3rd President of Slovakia
- In office 15 June 2004 – 15 June 2014
- Prime Minister: Mikuláš Dzurinda Robert Fico Iveta Radičová
- Preceded by: Rudolf Schuster
- Succeeded by: Andrej Kiska
- Acting 2 March 1998 – 30 October 1998 Serving with Vladimír Mečiar
- Prime Minister: Vladimír Mečiar
- Preceded by: Michal Kováč
- Succeeded by: Mikuláš Dzurinda (acting) Jozef Migaš (acting)

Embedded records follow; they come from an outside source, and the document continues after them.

**src/rtl/packed_unpack_pkg.sv**
```systemverilog
// Shared types for the packed-struct unpacker: FSM states, the default
// two-member signed word layout, and a helper for the member-index width.
package packed_unpack_pkg;

  typedef enum logic {
    S_IDLE = 1'b0,
    S_EMIT = 1'b1
  } state_t;

  // Default word: m0 is declared first and therefore occupies the MSBs.
  typedef struct packed signed {
    bit [3:0] m0;
    bit [3:0] m1;
  } word_t;

  localparam int unsigned DEF_FIELD_W = 4;
  localparam int unsigned DEF_NFIELDS = $bits(word_t) / DEF_FIELD_W;

  // Keeps the member-index port at least one bit wide when only one member exists.
  function automatic int unsigned idx_width(input int unsigned n);
    return (n > 1) ? $clog2(n) : 1;
  endfunction

endpackage

```
**src/rtl/packed_struct_unpacker.sv**
```systemverilog
// Captures a packed signed word and presents its members one per beat, first-declared first.
// Build option: define UNPACK_SIGN_EXT_EN to sign-extend members into out_ext (default: zero-extend).
module packed_struct_unpacker
  import packed_unpack_pkg::*;
#(
  parameter int unsigned FIELD_W = DEF_FIELD_W,
  parameter int unsigned NFIELDS = DEF_NFIELDS
) (
  input  logic                                     clk,
  input  logic                                     rst,
  input  logic                                     in_valid,
  output logic                                     in_ready,
  input  logic        [FIELD_W*NFIELDS-1:0]        in_data,
  output logic                                     out_valid,
  input  logic                                     out_ready,
  output logic        [FIELD_W-1:0]                out_field,
  output logic        [FIELD_W*NFIELDS-1:0]        out_ext,
  output logic signed [FIELD_W*NFIELDS-1:0]        out_word,
  output logic        [idx_width(NFIELDS)-1:0]     out_idx,
  output logic                                     out_last,
  output logic                                     ERROR
);

  localparam int unsigned W     = FIELD_W * NFIELDS;
  localparam int unsigned IDX_W = idx_width(NFIELDS);
  localparam logic [IDX_W-1:0] LAST_IDX = IDX_W'(NFIELDS - 1);

  state_t           r_state;
  logic [W-1:0]     r_word;
  logic [IDX_W-1:0] r_idx;
  logic             r_error;
  logic             r_prev_stall;
  logic [W-1:0]     r_prev_data;

  logic             w_emit;
  logic             w_last;
  logic             w_in_ready;
  logic             w_accept;
  logic             w_err_evt;
  logic [W-1:0]     w_shifted;
  logic [FIELD_W-1:0] w_field;
  logic [W-1:0]     w_ext;

  // Handshake decode; input is accepted on the last beat so a new word follows with no bubble.
  assign w_emit     = (r_state == S_EMIT);
  assign w_last     = w_emit && (r_idx == LAST_IDX);
  assign w_in_ready = !w_emit || (w_last && out_ready);
  assign w_accept   = in_valid && w_in_ready;
  assign w_err_evt  = r_prev_stall && (!in_valid || (in_data != r_prev_data));

  // Member idx sits idx*FIELD_W bits below the MSB.
  assign w_shifted = r_word << (32'(r_idx) * FIELD_W);
  assign w_field   = w_shifted[W-1 -: FIELD_W];

`ifdef UNPACK_SIGN_EXT_EN
  assign w_ext = W'($signed(w_field));
`else
  assign w_ext = W'(w_field);
`endif

  always_ff @(posedge clk) begin
    if (rst) begin
      r_state      <= S_IDLE;
      r_word       <= '0;
      r_idx        <= '0;
      r_error      <= 1'b0;
      r_prev_stall <= 1'b0;
      r_prev_data  <= '0;
    end else begin
      r_prev_stall <= in_valid && !w_in_ready;
      r_prev_data  <= in_data;
      if (w_err_evt) begin
        r_error <= 1'b1;
      end
      case (r_state)
        S_IDLE: begin
          if (w_accept) begin
            r_word  <= in_data;
            r_idx   <= '0;
            r_state <= S_EMIT;
          end
        end
        S_EMIT: begin
          if (out_ready) begin
            if (!w_last) begin
              r_idx <= r_idx + IDX_W'(1);
            end else if (in_valid) begin
              r_word <= in_data;
              r_idx  <= '0;
            end else begin
              r_idx   <= '0;
              r_state <= S_IDLE;
            end
          end
        end
        default: begin
          r_state <= S_IDLE;
        end
      endcase
    end
  end

  // Data outputs read as zero whenever no member is being presented.
  assign in_ready  = w_in_ready;
  assign out_valid = w_emit;
  assign out_field = w_emit ? w_field : '0;
  assign out_ext   = w_emit ? w_ext : '0;
  assign out_word  = w_emit ? $signed(r_word) : '0;
  assign out_idx   = w_emit ? r_idx : '0;
  assign out_last  = w_last;
  assign ERROR     = r_error;

endmodule

```
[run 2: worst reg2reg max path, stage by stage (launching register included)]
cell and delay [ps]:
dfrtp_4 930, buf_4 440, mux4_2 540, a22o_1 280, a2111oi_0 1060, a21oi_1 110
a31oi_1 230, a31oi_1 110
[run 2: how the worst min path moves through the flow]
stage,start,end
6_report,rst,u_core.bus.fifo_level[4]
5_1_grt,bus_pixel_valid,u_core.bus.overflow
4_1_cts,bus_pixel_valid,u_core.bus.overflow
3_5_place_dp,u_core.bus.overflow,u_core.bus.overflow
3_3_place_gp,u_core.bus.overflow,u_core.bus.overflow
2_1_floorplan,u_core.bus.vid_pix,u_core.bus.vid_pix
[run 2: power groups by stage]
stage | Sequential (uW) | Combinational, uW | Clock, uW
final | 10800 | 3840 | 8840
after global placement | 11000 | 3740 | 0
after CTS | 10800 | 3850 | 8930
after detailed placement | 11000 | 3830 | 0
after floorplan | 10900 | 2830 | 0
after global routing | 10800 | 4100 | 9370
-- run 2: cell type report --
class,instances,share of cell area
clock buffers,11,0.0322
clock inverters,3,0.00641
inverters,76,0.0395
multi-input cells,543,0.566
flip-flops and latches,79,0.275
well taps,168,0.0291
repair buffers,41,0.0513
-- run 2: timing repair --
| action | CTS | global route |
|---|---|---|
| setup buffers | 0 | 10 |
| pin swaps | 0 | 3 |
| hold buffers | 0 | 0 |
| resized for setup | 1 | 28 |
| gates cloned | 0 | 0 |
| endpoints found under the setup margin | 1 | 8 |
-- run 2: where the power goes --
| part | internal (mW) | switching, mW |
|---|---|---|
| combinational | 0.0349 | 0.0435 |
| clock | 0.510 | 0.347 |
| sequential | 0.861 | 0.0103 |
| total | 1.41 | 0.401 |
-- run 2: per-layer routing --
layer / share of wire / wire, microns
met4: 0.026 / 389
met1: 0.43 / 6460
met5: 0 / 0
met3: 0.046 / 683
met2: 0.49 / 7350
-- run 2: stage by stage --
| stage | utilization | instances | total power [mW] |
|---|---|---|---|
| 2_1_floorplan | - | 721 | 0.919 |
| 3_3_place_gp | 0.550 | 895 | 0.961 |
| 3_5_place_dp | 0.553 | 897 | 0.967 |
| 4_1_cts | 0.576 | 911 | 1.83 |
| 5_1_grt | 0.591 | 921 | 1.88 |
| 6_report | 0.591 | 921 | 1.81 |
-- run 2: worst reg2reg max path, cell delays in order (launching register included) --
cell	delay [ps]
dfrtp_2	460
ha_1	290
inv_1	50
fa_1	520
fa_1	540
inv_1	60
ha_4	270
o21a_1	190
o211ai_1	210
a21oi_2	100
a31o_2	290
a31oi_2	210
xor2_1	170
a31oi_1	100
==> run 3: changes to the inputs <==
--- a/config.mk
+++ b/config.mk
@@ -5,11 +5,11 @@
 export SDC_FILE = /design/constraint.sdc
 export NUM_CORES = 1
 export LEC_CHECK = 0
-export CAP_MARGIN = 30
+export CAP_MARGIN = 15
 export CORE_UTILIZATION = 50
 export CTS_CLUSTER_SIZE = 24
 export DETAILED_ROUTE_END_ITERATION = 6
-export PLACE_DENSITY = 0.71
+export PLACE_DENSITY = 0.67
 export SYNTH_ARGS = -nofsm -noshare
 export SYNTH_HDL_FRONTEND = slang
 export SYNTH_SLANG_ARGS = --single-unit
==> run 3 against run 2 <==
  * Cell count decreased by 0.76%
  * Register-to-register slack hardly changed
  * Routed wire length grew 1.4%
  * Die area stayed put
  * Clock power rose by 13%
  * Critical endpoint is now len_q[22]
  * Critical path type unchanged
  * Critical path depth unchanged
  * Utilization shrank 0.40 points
===== config.mk =====
export PLATFORM = sky130hd
export DESIGN_NAME = multicycle_control_unit
export DESIGN_NICKNAME = d
export VERILOG_FILES = /design/src/rtl/multicycle_control_unit.sv
export SDC_FILE = /design/constraint.sdc
export NUM_CORES = 1
export LEC_CHECK = 0
export BUFFER_PORTS_ARGS = -buffer_cell sky130_fd_sc_hd__buf_4
export CORE_MARGIN = 2
export CORE_UTILIZATION = 53
export DETAILED_ROUTE_END_ITERATION = 10
export GPL_ROUTABILITY_DRIVEN = 0
export MAX_ROUTING_LAYER = met4
export PLACE_DENSITY = 0.83
export RECOVER_POWER = 25
export SYNTH_ARGS = -nofsm -noshare
export SYNTH_HDL_FRONTEND = slang
export SYNTH_SLANG_ARGS = --single-unit

===== constraint.sdc =====
create_clock -name clk -period 2.9 [get_ports clk]
set_clock_uncertainty 0.05 [all_clocks]
set_input_delay 0.29 -clock clk [delete_from_list [all_inputs] [get_ports clk]]
set_output_delay 0.29 -clock clk [all_outputs]
set_load 0.005 [all_outputs]
## src/rtl/mc_ramp_controller.sv

```systemverilog
// Multi-channel motor-command slew limiter: ramps each channel one power step per tick toward its
// desired command, forcing brake -> neutral -> dwell on direction changes, with a global E-stop.
`timescale 1ns/1ps

module mc_ramp_controller #(
    parameter int unsigned NUM_CH      = 2,
    parameter int unsigned PWR_W       = 3,
    parameter int unsigned TICK_CYCLES = 8800000,
    parameter int unsigned DWELL_TICKS = 2,
    parameter int unsigned ESTOP_STEP  = 2
) (
    input  logic                         CLK,
    input  logic                         RST_N,
    input  logic [NUM_CH*(PWR_W+2)-1:0]  DESIRED_MC,
    input  logic                         ESTOP,
    output logic [NUM_CH*(PWR_W+2)-1:0]  MCP,
    output logic [NUM_CH-1:0]            SETTLED,
    output logic                         TICK
);

    localparam int unsigned MC_W  = PWR_W + 2;
    localparam int unsigned CNT_W = (TICK_CYCLES > 1) ? $clog2(TICK_CYCLES) : 1;
    localparam int unsigned DW_W  = (DWELL_TICKS > 0) ? $clog2(DWELL_TICKS + 1) : 1;

    localparam logic [1:0] DIR_A       = 2'b00;
    localparam logic [1:0] DIR_NEUTRAL = 2'b01;
    localparam logic [1:0] DIR_B       = 2'b10;

    typedef enum logic [1:0] {
        ST_NEUTRAL = 2'd0,
        ST_DRIVE   = 2'd1,
        ST_BRAKE   = 2'd2
    } ch_state_e;

    // Unsigned subtraction clamped at zero.
    function automatic logic [PWR_W-1:0] sat_sub(input logic [PWR_W-1:0] a, input int unsigned b);
        if (32'(a) > b) return a - PWR_W'(b);
        else            return '0;
    endfunction

    logic [CNT_W-1:0] r_cnt;
    logic             w_tick;

    assign w_tick = (r_cnt == CNT_W'(TICK_CYCLES - 1));
    assign TICK   = w_tick;

    // Free-running tick prescaler shared by all channels.
    always_ff @(posedge CLK or negedge RST_N) begin
        if (!RST_N)      r_cnt <= '0;
        else if (w_tick) r_cnt <= '0;
        else             r_cnt <= r_cnt + CNT_W'(1);
    end

    for (genvar k = 0; k < NUM_CH; k++) begin : g_ch
        ch_state_e        r_state, w_nxt_state;
        logic [PWR_W-1:0] r_pwr, w_nxt_pwr;
        logic [1:0]       r_dir, w_nxt_dir;
        logic [DW_W-1:0]  r_dwell, w_nxt_dwell;

        logic [PWR_W-1:0] w_des_pwr, w_eff_pwr, w_dec_pwr;
        logic [1:0]       w_des_dir, w_eff_dir;
        logic             w_eff_neutral;

        assign w_des_pwr     = DESIRED_MC[k*MC_W+2 +: PWR_W];
        assign w_des_dir     = DESIRED_MC[k*MC_W   +: 2];
        // Dir codes 01 and 11 both have bit 0 set, so bit 0 alone flags a neutral request.
        assign w_eff_neutral = ESTOP | w_des_dir[0];
        assign w_eff_pwr     = w_eff_neutral ? '0 : w_des_pwr;
        assign w_eff_dir     = w_eff_neutral ? DIR_NEUTRAL : w_des_dir;
        assign w_dec_pwr     = ESTOP ? sat_sub(r_pwr, ESTOP_STEP) : sat_sub(r_pwr, 1);

        always_ff @(posedge CLK or negedge RST_N) begin
            if (!RST_N) begin
                r_state <= ST_NEUTRAL;
                r_pwr   <= '0;
                r_dir   <= DIR_NEUTRAL;
                r_dwell <= '0;
            end else begin
                r_state <= w_nxt_state;
                r_pwr   <= w_nxt_pwr;
                r_dir   <= w_nxt_dir;
                r_dwell <= w_nxt_dwell;
            end
        end

        always_comb begin
            w_nxt_state = r_state;
            w_nxt_pwr   = r_pwr;
            w_nxt_dir   = r_dir;
            w_nxt_dwell = r_dwell;
            if (w_tick) begin
                case (r_state)
                    ST_NEUTRAL: begin
                        w_nxt_pwr = '0;
                        w_nxt_dir = DIR_NEUTRAL;
                        if (r_dwell != '0) begin
                            w_nxt_dwell = r_dwell - DW_W'(1);
                        end else if (w_eff_dir == DIR_A || w_eff_dir == DIR_B) begin
                            w_nxt_state = ST_DRIVE;
                            w_nxt_dir   = w_eff_dir;
                        end
                    end
                    ST_DRIVE: begin
                        // E-stop decays power in place so the ramp resumes if it clears early.
                        if (ESTOP || w_eff_dir != r_dir) begin
                            if (r_pwr != '0) begin
                                w_nxt_pwr = w_dec_pwr;
                                if (!ESTOP) w_nxt_state = ST_BRAKE;
                            end else if (ESTOP) begin
                                w_nxt_state = ST_NEUTRAL;
                                w_nxt_dir   = DIR_NEUTRAL;
                                w_nxt_dwell = DW_W'(DWELL_TICKS);
                            end else begin
                                w_nxt_state = ST_BRAKE;
                            end
                        end else if (r_pwr < w_eff_pwr) begin
                            w_nxt_pwr = r_pwr + PWR_W'(1);
                        end else if (r_pwr > w_eff_pwr) begin
                            w_nxt_pwr = r_pwr - PWR_W'(1);
                        end
                    end
                    ST_BRAKE: begin
                        if (r_pwr != '0) begin
                            w_nxt_pwr = w_dec_pwr;
                        end else begin
                            w_nxt_state = ST_NEUTRAL;
                            w_nxt_dir   = DIR_NEUTRAL;
                            w_nxt_dwell = DW_W'(DWELL_TICKS);
                        end
                    end
                    default: begin
                        w_nxt_state = ST_NEUTRAL;
                        w_nxt_pwr   = '0;
                        w_nxt_dir   = DIR_NEUTRAL;
                        w_nxt_dwell = '0;
                    end
                endcase
            end
        end

        assign MCP[k*MC_W +: MC_W] = {r_pwr, r_dir};
        assign SETTLED[k]          = ({r_pwr, r_dir} == {w_eff_pwr, w_eff_dir});
    end

endmodule

```

## config.mk

```make
export PLATFORM = sky130hd
export DESIGN_NAME = mc_ramp_controller
export DESIGN_NICKNAME = d
export VERILOG_FILES = /design/src/rtl/mc_ramp_controller.sv
export SDC_FILE = /design/constraint.sdc
export NUM_CORES = 1
export LEC_CHECK = 0
export BUFFER_PORTS_ARGS = -buffer_cell sky130_fd_sc_hd__buf_2
export CELL_PAD_IN_SITES_DETAIL_PLACEMENT = 1
export CELL_PAD_IN_SITES_GLOBAL_PLACEMENT = 2
export CORE_MARGIN = 2
export CORE_UTILIZATION = 37
export DETAILED_ROUTE_END_ITERATION = 8
export MAX_ROUTING_LAYER = met4
export PLACE_DENSITY = 0.89
export SYNTH_ARGS = -nofsm -noshare
export SYNTH_HDL_FRONTEND = slang
export SYNTH_SLANG_ARGS = --single-unit
```

## constraint.sdc

```tcl
create_clock -name CLK -period 3.1 [get_ports CLK]
set_input_delay 0 -clock CLK [delete_from_list [all_inputs] [get_ports CLK]]
set_output_delay 0 -clock CLK [all_outputs]
set_load 0.03 [all_outputs]
```

======== Word level (Yosys, flattened, before mapping) ========
Cells that the tools add are included.
word-level totals
  register bits ........................... 42
  input bits .............................. 13
  output and inout port bits .............. 13
  word-level logic and storage cells ...... 136
operators by class
  add/subtract/negate cells ............... 9
  magnitude comparators ................... 8
  equality and inequality tests ........... 29
  multiplexer cells ....................... 59
  bitwise operators ....................... 2
  reduce and logical (&&, ||, !) cells .... 20
operators with widths
  cell                     count
  $mux W2                  34
  $mux W3                  16
  $pmux W2 S3              6
  $ne A2 B2 Y1 const B     14
  $add A24 B1 Y24 const B  1
  $eq A24 B24 Y1 const B   1
  $mux W24                 1
  $reduce_and A6 Y1        4
  $pmux W3 S2              2
  $eq A5 B5 Y1             2
  $reduce_and A5 Y1        2
  $eq A2 B2 Y1 const B     4
  $logic_not A2 Y1         4
  $ne A4 B4 Y1 const B     2
  $add A3 B1 Y3 const B    2
  $gt A3 B1 Y1 const B     2
  $gt A3 B2 Y1 const B     2
  $gt A3 B3 Y1             2
  $lt A3 B3 Y1             2
  $ne A3 B3 Y1 const B     2
  $reduce_bool A3 Y1       2
  $sub A3 B1 Y3 const B    2
  $sub A3 B2 Y3 const B    2
  $eq A2 B1 Y1 const B     2
  6 further kinds          14

======== Depth between registers and ports, before layout ========
  depth in word-level cells ............... 7
  mapped depth ............................ 12
  depth with buffers taken out ............ 9

======== Least setup slack after synthesis ========
OpenSTA, ideal clock, no wires.
  kind .................................... input -> register
  from .................................... input port ESTOP
  to ...................................... register g_ch[1].r_pwr[1]
  library setup time ...................... 0.128 ns
  arrival ................................. 2.201 ns
  setup slack ............................. 0.771 ns
  stages on the path ...................... 12
  path buffers ............................ 3
  cell sequence ........................... clkbuf_1 -> clkbuf_1 -> clkbuf_1 -> nor2_1 -> nand2_1 -> ha_1 -> a21oi_1 -> o21ai_0 -> xnor2_1 -> mux2_2 -> a22oi_1 -> o21ai_0
between the ends
  word-level cells in the longest chain between the ends .. 6
  elaborated cells on any way between the ends .. 14
RTL lines
  item                                                     RTL line  source
  from (decl)                                              15        input logic ESTOP,
  $or A1 B1 Y1                                             67        assign w_eff_neutral = ESTOP | w_des_dir[0];
  $mux W3 / $mux W2 (equally long branches)                68, 69
  $lt A3 B3 Y1 / $ne A2 B2 Y1 (equally long branches)      116, 105
  $mux W3 / $logic_or A1 B1 Y1 (equally long branches)     116, 105
  $mux W3 / $ne A4 B4 Y1 (equally long branches)           n/a
  $pmux W3 S2 / $reduce_and A2 Y1 (equally long branches)  n/a
  to (signal assigned)                                     80        r_pwr <= w_nxt_pwr;
  to (decl)                                                56        logic [PWR_W-1:0] r_pwr, w_nxt_pwr;
Several ways; a longest one is shown, not always the timed one.
A chain may end at the register's enable or synchronous reset.

======== Worst setup path after layout ========
  from .................................... register r_cnt[19]
  to ...................................... register g_ch[0].r_state[0]
between the ends
  word-level cells in the longest chain between the ends .. 2
RTL lines
  item                         RTL line  source
  from (decl)                  41        logic [CNT_W-1:0] r_cnt;
  from (signal assigned)       51        else r_cnt <= r_cnt + CNT_W'(1);
  $eq A24 B24 Y1               44        assign w_tick = (r_cnt == CNT_W'(TICK_CYCLES - 1));
  $reduce_and A6 Y1 (no line)  n/a
  to (signal assigned)         79        r_state <= w_nxt_state;
  to (decl)                    55        ch_state_e r_state, w_nxt_state;
Every way passes these cells.

==> flow_metrics.py <==
metrics = {
    "die": {
        "rows": 32,
        "coreArea_um2": 7647,
        "die_x_um": 92.60,
        "dieArea_um2": 8574,
        "top_level_ports": 26,
        "start_util": 0.3797,
        "die_h_um": 92.60,
    },
    "logic_synthesis": {
        "async_flop_share": 1.000,
        "synth_top_flop_cell": "dfrtp_1",
        "synth_cells": 319,
        "synth_area_leaders": "dfrtp_1, ha_1, xor2_1, nand2_1, xnor2_1",
        "synthTopCellsByCount": "dfrtp_1, nand2_1, nor2_1",
        "yosysSeqAreaShare": 0.3628,
        "syn_avg_cell_area_um2": 9.104,
        "ys_ff_latch": 42,
        "synth_warnings": 0,
        "synth_top_area_share": 0.3447,
        "syn_area_um2": 2904,
        "synth_area_leader_cell": "dfrtp_1",
        "ys_types": 55,
        "syn-num-nets": 357,
        "synth-edff-count": 0,
        "yosysMostFrequentCell": "dfrtp_1",
    },
    "grt": {
        "antenna_found_initial": 0,
        "grt.busiest_layer": "met2",
        "grt_overflow": 0,
        "globalRouteMet1Util": 0.2378,
        "grt_pass1_wl_um": 12300,
        "first_global_vias": 2585,
        "track_usage": 0.1814,
        "grt_max_degree": 43,
        "met2_usage": 0.2981,
        "grt_use_met3": 0.02522,
    },
    "detailed_routing": {
        "ant_nets": 0,
        "viasPerCell": 5.362,
        "drt-initial-drc-count": 68,
        "drc": 0,
        "firstDrtPassIters": 4,
        "wl_per_cell_um": 15.12,
        "vias": 2413,
        "drt-total-wl_um": 6803,
    },
    "setup_path": {
        "worst_setup_path_end_kind": "flop",
        "worstSetupStartpointType": "flop",
        "worst_ep_required_time_ns": 3.28,
        "crit_path_max_fanout": 14,
        "worstSetupPathType": "flop to flop",
        "worstPathArrival_ns": 2.78,
    },
    "min_path": {
        "hp-class": "input port to flop",
    },
    "finish": {
        "nNetsFinal": 385,
        "area_growth_pct": 12.11,
        "drive_gt1_frac": 0.1379,
        "fin_area_um2": 3256,
        "antenna_cells": 0,
        "final_cells": 450,
        "final_core_util": 0.4257,
    },
    "clock_tree": {
        "numClockSinks": 42,
        "root_buffer": "clkbuf_8",
        "post_cts_buffers": 0,
        "path_clk_slew_ns": 0.09,
        "clk_latency_ns": 0.29,
        "h-tree-depth": 2,
        "cts_made_buffers": 5,
        "clockBufferDepth": 2,
        "cts_tree": "done",
    },
    "power": {
        "power.static_leakage_nw": 1.483,
        "ir_drop_mv": 0.2274,
        "cellInternalPower_mw": 0.7580,
        "switching_power_mw": 0.2418,
        "pwr-share-comb": 0.079,
        "p_sw_frac": 0.2419,
        "power_density_nw_per_um2": 307.1,
        "p_seq_frac": 0.552,
        "p_total_mw": 0.9998,
        "clock_power_share": 0.369,
    },
    "timing": {
        "fin_crit_sh": 0.8391,
        "hold_violations": 0,
        "setup_viol": 0,
        "min_period_ns": 2.601,
        "timing.fmax_ghz": 0.3844,
        "fin_hold_ws_ns": 0.09330,
        "rsz0062_at_grt": "no",
        "slew_viol_final": 0,
        "clock_skew_ns": 0.009723,
        "setup_tns_ns": 0,
        "slew_headroom": 0.3758,
        "tightestPinTransition_ns": 0.9362,
        "worst_slack_ns": 0.4988,
    },
    "placed_design": {
        "dp_slack_ns": 0.4829,
        "portBuffers": 25,
        "dp_hpwl_um": 4991,
        "place_congestion": 0.8089,
        "place_area_um2": 3134,
        "placed_cells": 439,
    },
    "run_status": {
        "status": "completed",
    },
    "job": {
        "drv_cap": 0,
    },
}
## path summary, 6_finish.rpt
kind	from	to	slack, ns	cells past startpoint
max	r_cnt[19]$_DFF_PN0_	g_ch[0].r_state[0]$_DFFE_PN0P_	0.50	7
min	DESIRED_MC[0]	g_ch[0].r_dir[0]$_DFFE_PN1P_	0.09	3
max reg2reg	r_cnt[19]$_DFF_PN0_	g_ch[0].r_state[0]$_DFFE_PN0P_	0.50	7
min reg2reg	r_cnt[4]$_DFF_PN0_	r_cnt[4]$_DFF_PN0_	0.48	1
max in group asynchronous	RST_N	r_cnt[6]$_DFF_PN0_	2.13	2
min in group asynchronous	RST_N	r_cnt[15]$_DFF_PN0_	0.39	2
## power groups by stage
stage	logic, mW	registers, mW	clock network, mW
floorplan	0.0406	0.565	0
global placement	0.0771	0.562	0
detailed placement	0.0778	0.562	0
CTS	0.0809	0.551	0.383
global route	0.0897	0.552	0.405
finish	0.0793	0.552	0.369
## critical path, stage by stage (launching register included)
cell      delay, ns
dfrtp_1        0.43
or4_4          0.56
nor4_4         0.35
nand2_2        0.16
inv_2          0.25
o311ai_1       0.21
a31oi_1        0.20
mux2_2         0.35
## area by class of cell
| cell class | instances | area (um2) |
|---|---|---|
| fill | 921 | 4392 |
| clock buffer | 7 | 86.33 |
| inverter | 22 | 82.58 |
| multi-input combinational | 247 | 1738 |
| sequential | 42 | 1054 |
| timing repair buffer | 29 | 162.7 |
| clock inverter | 1 | 5.005 |
| tap | 102 | 127.6 |
## flip-flops by register name (all words and copies together), names as in the netlist
name	cells
r_cnt	24
g_ch.r_pwr	6
g_ch.r_dir	4
g_ch.r_dwell	4
g_ch.r_state	4
## metal layers
metal / vias up / share of wire
met5: - / 0
met4: 0 / 0.0081
met3: 6 / 0.022
met2: 26 / 0.48
met1: 1189 / 0.49
li1: 1192 / -
## logic make-up (layout without fill, tap and decap cells)
logic type / count (synthesis) / after routing / share of synthesized area
xor gates and xnor gates: 25 / 25 / 0.07540
adders and majority gates: 25 / 25 / 0.1077
DFF: 42 / 42 / 0.3628
buffers and inverters: 30 / 59 / 0.03878
muxes: 8 / 8 / 0.03016
AOI/OAI and AO/OA: 64 / 64 / 0.1517
and+or+nand+nor: 125 / 125 / 0.2335
## placed cells by master (no fill, tap or decap), types with 2 or more instances in the layout
cell type      synthesis  final
o22ai_1                4      4
dfrtp_1               40     40
nand2b_1               6      6
nor3b_1                2      2
and3_1                 7      7
and2_1                 5      5
nand2_1               28     28
dfstp_2                2      2
o22a_1                 2      2
o21ai_0               17     17
xor2_1                13     13
o32a_1                 2      2
or4b_1                 2      2
nor4_1                 3      3
a22oi_1                3      3
ha_1                  25     25
dlygate4sd3_1          0      3
nand4_1                3      3
and4_1                 4      4
a21oi_1               15     15
nor2_1                27     27
o31ai_1                3      3
buf_2                  0     25
nand3b_1               2      2
mux2_2                 5      5
a31oi_1                3      3
clkbuf_8               0      6
xnor2_1               12     12
mux2i_1                2      2
inv_1                 21     21
nor3_1                 2      2
nor2b_1                8      8
nand2_2                3      3
a22o_1                 2      2
a21o_1                 2      2
nand3_1               15     15
## timing repair
action	in CTS	in global routing
endpoints found under the hold margin	42	0
hold buffers	3	0
resized for setup	0	0
Power figures use the tool's default switching activity.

Speaker of the National Council
- In office 23 June 1992 – 30 October 1998
- Preceded by: František Mikloško
- Succeeded by: Jozef Migaš

Member of the National Council
- In office 23 June 1992 – 15 October 2002

Personal details
- Born: 27 March 1941 (age 85) Poltár, Slovak Republic
- Party: Communist Party (1968) People's Party – Movement for a Democratic Slovakia (1992–2002) Movement for Democracy (2002–2004)
- Spouse: Silvia Beníková ​(m. 1964)​
- Children: 2
- Alma mater: Comenius University

= Ivan Gašparovič =

President of Slovakia from 2004 to 2014

Ivan Gašparovič (Note: /sk/;
Ivan Gašparović) (born 27 March 1941) is a Slovak politician and lawyer who was the third president of Slovakia from 2004 to 2014. He was also the first and currently the only Slovak president to be re-elected.

==Biography==
Ivan Gašparovič was born in Poltár, near Lučenec and Banská Bystrica in present-day south-central Slovakia, which was at that time the first Slovak Republic. His father, Vladimir Gašparović, emigrated to Czechoslovakia from Rijeka in modern-day Croatia at the end of World War I and was a teacher at a secondary school in Bratislava, and at one point its Headmaster. Gašparovič studied at the law faculty of the Comenius University in Bratislava, which is the main university in Slovakia, from 1959 to 1964. He worked in the District Prosecutor's Office of the district of Martin (1965–66), then became a Prosecutor at the Municipal Prosecutor's Office of Bratislava (1966–68). In 1968, he joined the Communist Party of Slovakia, supposedly to support Alexander Dubček's reforms, but he was expelled from the party after the Warsaw Pact invasion in Czechoslovakia in August 1968.

==Early career==
However, in spite of his expulsion, Gašparovič was able to continue his legal career and from 1968 to July 1990, he was a teacher at the Department of Criminal Law, Criminology and Criminological Practice at the law faculty of the Comenius University in Bratislava. In February 1990, he became the prorector (deputy vice-chancellor) of Comenius University.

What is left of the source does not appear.